Clear net light clients
When the communication to the network is unencrypted over clear net, then there is a easy correlation of the Bitcoin transactions to the IP address of the peer who sent it. The IP address can be used to even find out about the physical location of the user!
A Bitcoin full node broadcasts not just the transaction of its user, but also it gossips all the other transactions it has received from its peers. Thus it is very difficult to find out which transactions are sent from which full node. However, when a node or wallet does not gossip all transactions, but only the transactions of the user, then it is easier to find out which node has sent that specific transaction.
# Wasabi's Solution
Full node by default & block filters over tor
Wasabi checks if there is a local Tor instance installed, and if so, it uses this to onion-route all the traffic to and from the network.
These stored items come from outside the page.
--- src/rtl/core/trd_pkg.sv ---
// Shared types and constants for the thumbstick radial dead zone pipeline.
// No dependencies.
package trd_pkg;

    localparam int FRACTION_BITS_DEF = 15;
    localparam int DIV_STEPS = 17;
    localparam int DIV_LANES = 3;
    localparam int LANE_X = 0;
    localparam int LANE_Y = 1;
    localparam int LANE_S = 2;

    localparam logic [14:0] DEAD_ZONE_RESET = 15'd7849;
    localparam logic [14:0] FULL_RAW = 15'd32767;
    localparam logic signed [32:0] HALF_ROOT_Q30 = 33'sd759250124;

    typedef enum logic [2:0] {
        HEAD_NONE  = 3'd0,
        HEAD_UP    = 3'd1,
        HEAD_DOWN  = 3'd2,
        HEAD_LEFT  = 3'd3,
        HEAD_RIGHT = 3'd4
    } heading_t;

    typedef struct packed {
        logic signed [15:0] x;
        logic signed [15:0] y;
        logic live;
    } trd_samp_t;

    typedef struct packed {
        logic x_neg;
        logic y_neg;
        logic root_zero;
        logic s_full;
        logic s_zero;
    } trd_flags_t;

endpackage

--- src/rtl/core/trd_sqrt.sv ---
// Pipelined digit-by-digit square root, one result bit per stage.
// Depends on trd_pkg.
module trd_sqrt
    import trd_pkg::*;
#(
    parameter int FRACTION_BITS = FRACTION_BITS_DEF,
    localparam int RW = 16 + FRACTION_BITS
) (
    input  logic          aclk,
    input  logic          aresetn,
    input  logic          en,
    input  logic          in_valid,
    input  logic [31:0]   m2,
    input  trd_samp_t     in_samp,
    output logic          out_valid,
    output logic [RW-1:0] root,
    output trd_samp_t     out_samp
);

    logic [RW+2:0] rem_st  [0:RW];
    logic [RW-1:0] root_st [0:RW];
    logic [31:0]   rad_st  [0:RW];
    logic          v_st    [0:RW];
    trd_samp_t     samp_st [0:RW];

    assign rem_st[0]  = '0;
    assign root_st[0] = '0;
    assign rad_st[0]  = m2;
    assign v_st[0]    = in_valid;
    assign samp_st[0] = in_samp;

    for (genvar k = 0; k < RW; k++) begin : g_stage
        logic [RW+2:0] rem_sh;
        logic [RW+2:0] trial;
        logic          ge;
        logic [RW+2:0] rem_next;
        logic [RW-1:0] root_next;

        always_comb begin
            rem_sh    = {rem_st[k][RW:0], rad_st[k][31:30]};
            trial     = {1'b0, root_st[k], 2'b01};
            ge        = rem_sh >= trial;
            rem_next  = ge ? rem_sh - trial : rem_sh;
            root_next = {root_st[k][RW-2:0], ge};
        end

        always_ff @(posedge aclk) begin
            if (!aresetn) begin
                v_st[k+1] <= 1'b0;
            end else if (en) begin
                v_st[k+1] <= v_st[k];
            end
            if (en) begin
                rem_st[k+1]  <= rem_next;
                root_st[k+1] <= root_next;
                rad_st[k+1]  <= {rad_st[k][29:0], 2'b00};
                samp_st[k+1] <= samp_st[k];
            end
        end
    end

    assign out_valid = v_st[RW];
    assign root      = root_st[RW];
    assign out_samp  = samp_st[RW];

endmodule

--- config.mk ---
export PLATFORM = sky130hd
export DESIGN_NAME = trd_sqrt
export DESIGN_NICKNAME = d
export VERILOG_FILES = /design/src/rtl/core/trd_pkg.sv /design/src/rtl/core/trd_sqrt.sv
export SDC_FILE = /design/constraint.sdc
export NUM_CORES = 2
export LEC_CHECK = 0
export BUFFER_PORTS_ARGS = -buffer_cell sky130_fd_sc_hd__buf_2
export CAP_MARGIN = 10
export CELL_PAD_IN_SITES_DETAIL_PLACEMENT = 0
export CELL_PAD_IN_SITES_GLOBAL_PLACEMENT = 1
export CORE_MARGIN = 10
export CORE_UTILIZATION = 35
export DETAILED_ROUTE_END_ITERATION = 10
export PLACE_DENSITY_LB_ADDON = 0.1
export SETUP_SLACK_MARGIN = 0.05
export SLEW_MARGIN = 20
export SYNTH_ARGS = -nofsm -noshare
export SYNTH_HDL_FRONTEND = slang
export SYNTH_SLANG_ARGS = --single-unit
--- constraint.sdc ---
create_clock -name aclk -period 9.1 [get_ports aclk]
set_clock_uncertainty 0.15 [all_clocks]
set_input_delay 1.82 -clock aclk [delete_from_list [all_inputs] [get_ports aclk]]
set_output_delay 1.82 -clock aclk [all_outputs]
set_load 0.02 [all_outputs]
* Yosys cells after proc, flatten, opt, wreduce, memory -nomap -nowiden
Index checks and enable logic that the tools add are counted. W data, S select, Z words.
Word-level totals: input bits 69, register bits after elaboration 2721
Operators by class: muxes and demuxes 30, $lt $le $gt $ge 31, $add $sub $neg 30
Operators by type and width (count):
- $mux W32 | 29
- $ge A34 B10 Y1 | 1
- $ge A34 B11 Y1 | 1
- $ge A34 B12 Y1 | 1
- $ge A34 B13 Y1 | 1
- $ge A34 B14 Y1 | 1
- $ge A34 B15 Y1 | 1
- $ge A34 B16 Y1 | 1
- $ge A34 B17 Y1 | 1
- $ge A34 B18 Y1 | 1
- $ge A34 B19 Y1 | 1
- $ge A34 B20 Y1 | 1
- $ge A34 B21 Y1 | 1
- $ge A34 B22 Y1 | 1
- $ge A34 B23 Y1 | 1
- $ge A34 B24 Y1 | 1
- $ge A34 B25 Y1 | 1
- $ge A34 B26 Y1 | 1
- $ge A34 B27 Y1 | 1
- $ge A34 B28 Y1 | 1
- $ge A34 B29 Y1 | 1
- $ge A34 B3 Y1 | 1
- $ge A34 B30 Y1 | 1
- $ge A34 B31 Y1 | 1
- other kinds (39) | 39

* Longest topological paths before layout
depth after elaboration 2, gate-level depth with buffers 15, mapped depth without buffers 15

* Worst setup path before layout
OpenSTA, ideal clock, no wires.
path kind register to register, start point reg root_st (netlist bit g_stage[28].root_next[1]), end point reg rem_st (netlist bit g_stage[29].rem_sh[18]), data pin, stages on the path, launching flop included 15, data arrival time 3158 ps, slack 5521 ps, path buffers 2, period minus slack after synthesis 3579 ps, setup time 271 ps, cells stage by stage edfxtp_1 -> inv_1 -> ha_1 -> inv_1 -> fa_1 -> nand2b_1 -> a21oi_1 -> a21oi_1 -> o21ai_0 -> a31o_2 -> o221ai_1 -> o2111ai_1 -> clkbuf_1 -> clkbuf_1 -> a21oi_1
Between the ends: word-level cells in the longest chain between the ends 2, elaborated cells on any way between the ends 3, those cells by class 1 x add/sub; 1 x order compare; 1 x mux
Ends and longest elaborated chain:
- start: declaration | line trd_sqrt.sv:21 | logic [RW-1:0] root_st [0:RW];
- start signal: indexed assignment | line trd_sqrt.sv:55 | root_st[k+1] <= root_next;
- $ge A34 B30 Y1 | line trd_sqrt.sv:42 | ge = rem_sh >= trial;
- via g_stage[28].ge | line trd_sqrt.sv:35 | logic ge;
- $mux W32 | line trd_sqrt.sv:43 | rem_next = ge ? rem_sh - trial : rem_sh;
- via g_stage[28].rem_next[16] | line trd_sqrt.sv:36 | logic [RW+2:0] rem_next;
- end signal: indexed assignment | line trd_sqrt.sv:54 | rem_st[k+1] <= rem_next;
- end: declaration | line trd_sqrt.sv:20 | logic [RW+2:0] rem_st [0:RW];
The timed path passes the listed nets, and every way through them passes these cells. A chain may end at the register's enable or synchronous reset.

* Final worst setup path
start point reg rem_st (netlist bit g_stage[20].rem_sh[2]), end point reg rem_st (netlist bit g_stage[21].rem_sh[31]), data pin
Between the ends: word-level cells in the longest chain between the ends 2, elaborated cells on any way between the ends 3, those cells by class 1 x add/sub; 1 x order compare; 1 x mux
Ends and longest elaborated chain (line):
- $sub A32 B22 Y32 or $ge A34 B22 Y1 (tied branches) | trd_sqrt.sv:43, trd_sqrt.sv:42
- $mux W32 (*) | trd_sqrt.sv:43
- via g_stage[20].rem_next[29] | trd_sqrt.sv:36
The timed path passes the listed nets; every way through them passes the cells marked *.

==> impl_results.md <==
- Status: finished clean
- Psw: 9.02 mW
- Routed vias/inst: 4.81
- Mapped Nets: 9059
- Start point of the worst hold path: samp_st[50]
- Placed Cells: 12897
- DRC Markers: 0
- WL/cell: 17.4 µm
- Hold EP: out_samp[17]
- Via count: 64884
- Top cells by area, synth: edfxtp_1 (68%), ha_1 (5.3%), xor2_1 (3.0%)
- Longest Clk Path Bufs: 4
- Primary FF master, synth: edfxtp_1
- Hold buffers post-CTS: 0
- Rows: 212
- R2R depth: 14
- Cts bufs inserted: 320
- Reg power frac: 0.479
- Cell Area, Synth: 117000 µm²
- Die width: 599 µm
- Async set-reset flop share out of synthesis: 0
- Post-DP HPWL: 161000 µm
- Critical Path Sink Type: register
- Clock latency on the worst-skew pair: 0.90 ns
- Min Tclk post-route: 5.09 ns
- RSZ-0062 raised after global routing: no
- Area of the multi-input gates: 33700 µm²
- Slew Limit Fails: 0
- Placer Congestion: 0.863
- Flop-to-flop setup slack: 4.01 ns
- Final nets: 9415
- # Max-Cap Violations: 0
- Critical Setup Path Class: reg -> reg
- Grt ovf: 0
- Max Fanout on Critical Path: 28
- CTS tree: built
- CTS root buf: clkbuf_16
- Arr. time, crit path: 5.53 ns
- Die ar.: 359000 µm²
- IO Pins: 134
- F_max: 0.196 GHz
- EDFF count, synth: 2659
- Pleak: 49.5 nW
- Synth area leader: edfxtp_1
- DRT antenna net count: 0
- Worst hold stages: 0
- Synth warn: 0
- Initial Util: 0.351
- Yosys reg bits: 2690
- Reg area: 80500 µm²
- Sw Ratio: 0.266
- Vias in the first global route: 65103
- Die height: 599 µm
- Port-buffer cells: 133
- Worst hold path type: reg -> reg
- Peak supply drop: 148 µV
- Int Pwr: 24.9 mW
- First DRT Iteration DRCs: 4206
- Largest net degree at the start of global routing: 178
- Power density over cell area: 254 nW/µm²
- R2r startpoint: g_stage[20].rem_sh[2]
- Clock share of power: 0.366
- Yosys top cell area share: 0.681
- H-tree lvl count: 5
- Actual slew at the worst max-slew pin: 1.07 ns
- Final Hold Viols: 0
- Syn avg cell area: 13.8 µm²
- Sequential area share after synthesis: 0.686
- TNS Setup: 0 ns
- Yosys cell types: 93
- Initial antenna violation count: 4
- Slew HR: 0.271
- # clock sinks: 2690
- CORE AREA: 334000 µm²
- Cell Count, Final, Fillers Out: 13481
- First-pass GRT wire length: 371000 µm
- Total detailed-routing wirelength: 235000 µm
- Gates resized, CTS repair: 0
- Gate power share: 0.155
- Gate Count Post-Synth: 8477
- Share of layout cells above drive strength 1: 0.0868
- Endpoints failing setup: 0
- Area Growth Syn to Fin: 14.0%
- Worst setup SP type: register
- Fillers: 30939
- Tot GR Track Use: 0.128
- Post-CTS setup buffers: 0
- 1st-pass router iterations: 5
- Tcrit/Tclk final: 0.559
- Worst-path clk slew: 0.06 ns
- CP required: 9.54 ns
- Worst R2R End: g_stage[21].rem_sh[31]
[power by group through the flow]
stage / Combinational, mW / Sequential [mW] / Clock, mW
6_report: 5.24 / 16.2 / 12.4
5_1_grt: 5.96 / 16.4 / 13.4
4_1_cts: 5.28 / 16.3 / 13.0
3_5_place_dp: 5.24 / 16.5 / 0
3_3_place_gp: 5.21 / 16.5 / 0
2_1_floorplan: 3.86 / 16.1 / 0
[cells by family after synthesis]
group / count (synthesis) / synth area share
adder cells (fa/ha/maj): 513 / 0.0556
XOR/XNOR: 699 / 0.0522
other: 1 / 0.0000320
AND/OR/NAND/NOR: 2052 / 0.0863
multiplexers: 78 / 0.00708
flip-flops: 2690 / 0.686
buffers and inverters: 827 / 0.0276
AO/OA/AOI/OAI: 1617 / 0.0849
[cells in the final DEF, fill, tap and decap left out, types with 55 or more instances in the layout]
| master | instances |
|---|---|
| nor2_1 | 478 |
| edfxtp_1 | 2659 |
| buf_2 | 132 |
| a21oi_1 | 424 |
| o21ai_0 | 509 |
| xor2_1 | 404 |
| o21a_1 | 80 |
| a211oi_1 | 58 |
| nand2b_1 | 111 |
| xnor2_1 | 295 |
| clkinv_1 | 55 |
| clkbuf_16 | 326 |
| nand3_1 | 97 |
| or3_1 | 92 |
| nand2_1 | 616 |
| nor3_1 | 166 |
| nor4_1 | 94 |
| a21o_1 | 189 |
| or4_1 | 56 |
| o31ai_1 | 66 |
| ha_1 | 499 |
| nor2b_1 | 91 |
| clkbuf_1 | 70 |
| inv_1 | 662 |
[flip-flops by register name, indices dropped and copies added (netlist names)]
register,flops
out_samp,33
samp_st,990
g_stage.root_next,465
rad_st,210
root,31
v_st,30
g_stage.rem_sh,930
out_valid,1
[area by class of cell]
type                            instances  area share
Inverter                              667      0.0187
Antenna cell                            3   0.0000562
Clock buffer                          398      0.0632
Tap cell                             4387      0.0411
Sequential cell                      2690       0.602
Multi-Input combinational cell       4960       0.252
Clock inverter                        182      0.0133
Timing Repair Buffer                  194     0.00973
[critical path: stages (launching register included)]
cell       delay, ns
edfxtp_1        0.43
ha_1            0.24
inv_1           0.07
fa_1            0.19
nand2b_1        0.16
a21oi_1         0.11
a2111oi_0       0.84
o22ai_1         0.40
a21o_1          0.32
nor2_1          0.13
buf_4           0.26
clkinv_1        0.70
nand2b_1        0.50
nor4b_1         0.11
xor2_1          0.17
[synthesized netlist by cell type (all sizes together), types with 9 or more instances]
| cell | n |
|---|---|
| nor3 | 169 |
| o31ai | 67 |
| a21o | 189 |
| nand3b | 18 |
| inv | 664 |
| xnor2 | 295 |
| nor2b | 92 |
| o21bai | 39 |
| mux2i | 38 |
| o311ai | 11 |
| xor2 | 404 |
| and3 | 37 |
| nor4 | 99 |
| nand4b | 9 |
| fa | 14 |
| o31a | 11 |
| ha | 499 |
| and2 | 26 |
| o41ai | 16 |
| buf | 50 |
| nor4b | 14 |
| a31oi | 45 |
| a21boi | 18 |
| nor2 | 482 |
| or3 | 97 |
| clkbuf | 110 |
| nand4 | 50 |
| a211o | 12 |
| nor3b | 16 |
| edfxtp | 2659 |
| nand2 | 616 |
| or4 | 60 |
| a21oi | 425 |
| a2111oi | 18 |
| mux2 | 40 |
| nand2b | 111 |
| o21a | 80 |
| or2 | 38 |
| o21ai | 512 |
| o211ai | 36 |
| dfxtp | 31 |
| o22ai | 11 |
| a211oi | 61 |
| nand3 | 98 |
[metal layers]
layer | vias to the layer above | wire, µm | track usage
li1 | 32142 | - | -
met3 | 424 | 9090 | 0.0191
met1 | 31281 | 115000 | 0.182
met2 | 1037 | 105000 | 0.201
met5 | - | 0 | 0
met4 | 0 | 6690 | 0.0387
[worst max-delay path by stage]
stage,start,end,depth (start not counted)
6_report,g_stage[20].rem_sh[2],g_stage[21].rem_sh[31],14
5_1_grt,g_stage[20].rem_sh[2],g_stage[21].rem_sh[31],14
4_1_cts,g_stage[20].rem_sh[2],g_stage[21].rem_sh[31],14
3_5_place_dp,g_stage[20].rem_sh[2],g_stage[21].rem_sh[31],14
3_3_place_gp,g_stage[20].rem_sh[2],g_stage[21].rem_sh[31],14
2_1_floorplan,g_stage[28].root_next[1],g_stage[29].rem_sh[18],14
[metrics by stage]
step	setup WS (ns)	cell area [µm²]	total power, mW	util	hold slack, ns
finish	4.01	134000	33.9	0.401	0.226
global route	3.44	134000	35.8	0.401	0.227
CTS	3.88	134000	34.5	0.400	0.211
detailed placement	3.96	123000	21.7	0.370	0.255
global placement	3.95	123000	21.7	0.370	0.250
floorplan	5.52	117000	19.9	-	0.250
No activity file was read; power rests on OpenSTA's default activity.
If Tor is not already installed, then it is installed automatically within Wasabi. This means that by default, all network communication is secured from outside snooping and the IP address is hidden.
In order to fully verify everything, running a full node is essential. If bitcoind is installed on the same computer as Wasabi, then it will automatically and by default connect to the full node. It is also possible to connect Wasabi to a remote full node on another computer by specifying the local IP address or Tor hidden service in the settings. Now Wasabi pulls the verified blocks from the full node, and it also broadcasts the transactions to the P2P network from this full node.
However, even if no full node is installed, Wasabi has a light client mode based on BIP 158 block filters. When the user sends the extended public key, or a filter of all the addresses to the central server, then the server can COMPLETELY deanonymize the users. An extended public (xPub) key is a part of the Bitcoin standard BIP32. It can be thought of as a master view into a wallet. By using the extended public key it's possible to derive all past and future public addresses and unspent transaction outputs (UTXOs).
Therefore the Wasabi server sends a filter of all the transactions in each block to all the users. Now they check locally if the block contains a transaction with their address. If not, then the filter is stored for later reference, and no block is downloaded. However, if there is a user transaction in that block, then Wasabi connects to a random Bitcoin P2P node over Tor, and asks for this entire block, not only one transaction. This block request is indistinguishable from the regular P2P gossip, and thus nobody, neither the server nor the full node, know which addresses belong to the user.
Wasabi is per default as private as a Bitcoin full node.